Passive Acoustic Monitoring offers a scalable solution for biodiversity assessment in the Neotropics, but classifying hundreds of sympatric species from complex soundscapes remains a major challenge. Here, we develop a deep learning framework for large-scale avian sound classification, training convolutional neural networks on recordings from 667 Neotropical bird species across northern South America. Our ResNet-based architecture achieves high performance (86.09% accuracy; 84.97% F1-score), establishing a new regional benchmark. Beyond prediction, we apply explainability and uncertainty quantification to evaluate how model confidence aligns with acoustic structure and biologically meaningful ambiguity.

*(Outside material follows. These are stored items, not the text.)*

==> inputs of v21 <==
==> flow/design.v (excerpt) <==
module alu(
		input  FPUCLK,
		input  [31:0] A, B,
		input  [2:0]  CTRL,
		output reg [31:0] OUT
	);
Settings: LEC_CHECK=0, CAP_MARGIN=20, CELL_PAD_IN_SITES_DETAIL_PLACEMENT=1, CORE_MARGIN=2, CORE_UTILIZATION=40, CTS_CLUSTER_SIZE=73, SETUP_SLACK_MARGIN=-0.47, SLEW_MARGIN=20; clock period 5.5 ns.
run.sh (not shown) runs the stock make flow with config.mk's settings and CLKGATE_MAP_FILE=.
==> inputs of v20, as changes to v21 <==
CELL_PAD_IN_SITES_DETAIL_PLACEMENT = unset   (was 1)
CORE_UTILIZATION = 66   (was 40)
CTS_CLUSTER_SIZE = 17   (was 73)
SETUP_SLACK_MARGIN = unset   (was -0.47)
==> flow/constraint.sdc (replaced) <==
create_clock -name core_clock -period 5.15 [get_ports {FPUCLK}]
set_input_delay 1.0300 -clock core_clock [delete_from_list [all_inputs] [get_ports {FPUCLK}]]
set_output_delay 1.0300 -clock core_clock [all_outputs]
set_load 0.01 [all_outputs]
==> inputs of v9, as changes to v21 <==
CELL_PAD_IN_SITES_DETAIL_PLACEMENT = unset   (was 1)
CORE_UTILIZATION = 69   (was 40)
CTS_CLUSTER_SIZE = unset   (was 73)
SETUP_SLACK_MARGIN = unset   (was -0.47)
==> flow/constraint.sdc (replaced) <==
create_clock -name core_clock -period 5.38 [get_ports {FPUCLK}]
set_input_delay 1.0760 -clock core_clock [delete_from_list [all_inputs] [get_ports {FPUCLK}]]
set_output_delay 1.0760 -clock core_clock [all_outputs]
set_load 0.01 [all_outputs]
==> comparison <==
v21 ran to the end with violations: setup timing. v9 finished but failed the layout checks on setup timing. v20 completed, yet does not pass: setup timing.
Of v21 and v20, v20 has the higher worst setup slack (gap 0.071 ns).
Register-to-register slack, lowest first: v9, v21, v20.
The lowest first-iteration DRC count belongs to v21, the highest to v9.
Via count: v20 is smaller than v9 (3.1%).
The highest sequential power belongs to v20, the lowest to v21.
The highest hold slack belongs to v21, the lowest to v9.
Fmax: v20 > v9 > v21.


==> run a: inputs <==
alu again, from the RTL that the note above started with.
make LEC_CHECK=0 ABC_AREA=1 CAP_MARGIN=20 CORE_MARGIN=2 CORE_UTILIZATION=62 CTS_CLUSTER_DIAMETER=67 CTS_CLUSTER_SIZE=10 SETUP_SLACK_MARGIN=0.38 SLEW_MARGIN=20 TNS_END_PERCENT=5 finish   # period 1.26 ns
==> run b (differences from run a) <==
==> flow/config.mk (replaced) <==
export PLATFORM = sky130hd
export DESIGN_NAME = alu
export DESIGN_NICKNAME = alu
export VERILOG_FILES = /design/flow/design.v
export SDC_FILE = /design/flow/constraint.sdc
export NUM_CORES = 4
export LEC_CHECK = 0
export CAP_MARGIN = 20
export CELL_PAD_IN_SITES_DETAIL_PLACEMENT = 2
export CORE_MARGIN = 2
export CORE_UTILIZATION = 40
export CTS_CLUSTER_SIZE = 73
export HOLD_SLACK_MARGIN = -0.07
export PLACE_DENSITY_LB_ADDON = 0.13
export SETUP_SLACK_MARGIN = -0.47
export SLEW_MARGIN = 20
==> flow/constraint.sdc (replaced) <==
create_clock -name core_clock -period 5.5 [get_ports {FPUCLK}]
set_input_delay 1.1000 -clock core_clock [delete_from_list [all_inputs] [get_ports {FPUCLK}]]
set_output_delay 1.1000 -clock core_clock [all_outputs]
set_load 0.01 [all_outputs]
==> run c (differences from run a) <==
==> flow/config.mk (replaced) <==
export PLATFORM = sky130hd
export DESIGN_NAME = alu
export DESIGN_NICKNAME = alu
export VERILOG_FILES = /design/flow/design.v
export SDC_FILE = /design/flow/constraint.sdc
export NUM_CORES = 4
export LEC_CHECK = 0
export CAP_MARGIN = 20
export CORE_MARGIN = 2
export CORE_UTILIZATION = 72
export CTS_CLUSTER_DIAMETER = 29
export CTS_CLUSTER_SIZE = 37
export SETUP_SLACK_MARGIN = 1.36
export SLEW_MARGIN = 20
==> flow/constraint.sdc (replaced) <==
create_clock -name core_clock -period 4.57 [get_ports {FPUCLK}]
set_input_delay 0.9140 -clock core_clock [delete_from_list [all_inputs] [get_ports {FPUCLK}]]
set_output_delay 0.9140 -clock core_clock [all_outputs]
set_load 0.01 [all_outputs]
==> run d (differences from run a) <==
==> flow/config.mk (replaced) <==
export PLATFORM = sky130hd
export DESIGN_NAME = alu
export DESIGN_NICKNAME = alu
export VERILOG_FILES = /design/flow/design.v
export SDC_FILE = /design/flow/constraint.sdc
export NUM_CORES = 4
export LEC_CHECK = 0
export CAP_MARGIN = 20
export CORE_MARGIN = 2
export CORE_UTILIZATION = 45
export SETUP_SLACK_MARGIN = 0.74
export SLEW_MARGIN = 20
==> flow/constraint.sdc (replaced) <==
create_clock -name core_clock -period 2.95 [get_ports {FPUCLK}]
set_input_delay 0.5900 -clock core_clock [delete_from_list [all_inputs] [get_ports {FPUCLK}]]
set_output_delay 0.5900 -clock core_clock [all_outputs]
set_load 0.01 [all_outputs]
==> qor summary <==
| quantity | run c | run d | run b | run a |
|---|---|---|---|---|
| Status | aborted with a tool error | finished with violations | finished with violations | aborted with a tool error |
| Stage where the flow stopped | 4_1_cts | - | - | 5_1_grt |
| Layout check failures | - | setup timing | setup timing | - |
| Worst setup slack after placement | -0.521 ns | -2.05 ns | -0.369 ns | -3.14 ns |
| Comb. cell area | - | 0.00934 mm² | 0.00765 mm² | - |
| Endpoint type of the worst setup path | - | register | register | - |
| Clk latency late pin | - | 0.53 ns | 0.58 ns | - |
| Placeable core region | 0.0195 mm² | 0.0315 mm² | 0.0355 mm² | 0.0233 mm² |
| Hold Path Class | - | input port to register | register to register | - |
| Largest cell class by area | - | multi-input combinational cells | multi-input combinational cells | - |
| Clkbuf count | - | 27 | 30 | - |
| Tally of max-capacitance violations | - | 0 | 0 | - |
| Flip-flop and latch area | - | 0.00625 mm² | 0.00625 mm² | - |
| Weighted congestion reported at the end of routability-driven placement | 1.09 | 0.934 | 0.914 | 1.04 |
| Min Hold Slack | - | 0.383 ns | 0.419 ns | - |
| Mapped cell area | 0.0144 mm² | 0.0144 mm² | 0.0144 mm² | 0.0146 mm² |
| Init Core Util | 0.737 | 0.457 | 0.405 | 0.628 |
| Antenna fix cells | - | 0 | 0 | - |
No activity file was given, so power comes from the tool's default toggle rates.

To explore the biological drivers of classification performance, we test three macroevolutionary hypotheses (morphological constraint, acoustic adaptation, and cultural evolution) by linking model outcomes with species-level traits under phylogenetic control. We find that neither morphology nor habitat structure predicts accuracy once evolutionary history is accounted for. Instead, geographic range size shows a consistent negative relationship with performance, suggesting a role for intraspecific vocal diversity in shaping acoustic distinctiveness. Overall, our results demonstrate that deep learning can serve not only as a tool for biodiversity monitoring, but also as a framework to test evolutionary hypotheses and interpret the structure of animal communication through biologically meaningful model behavior.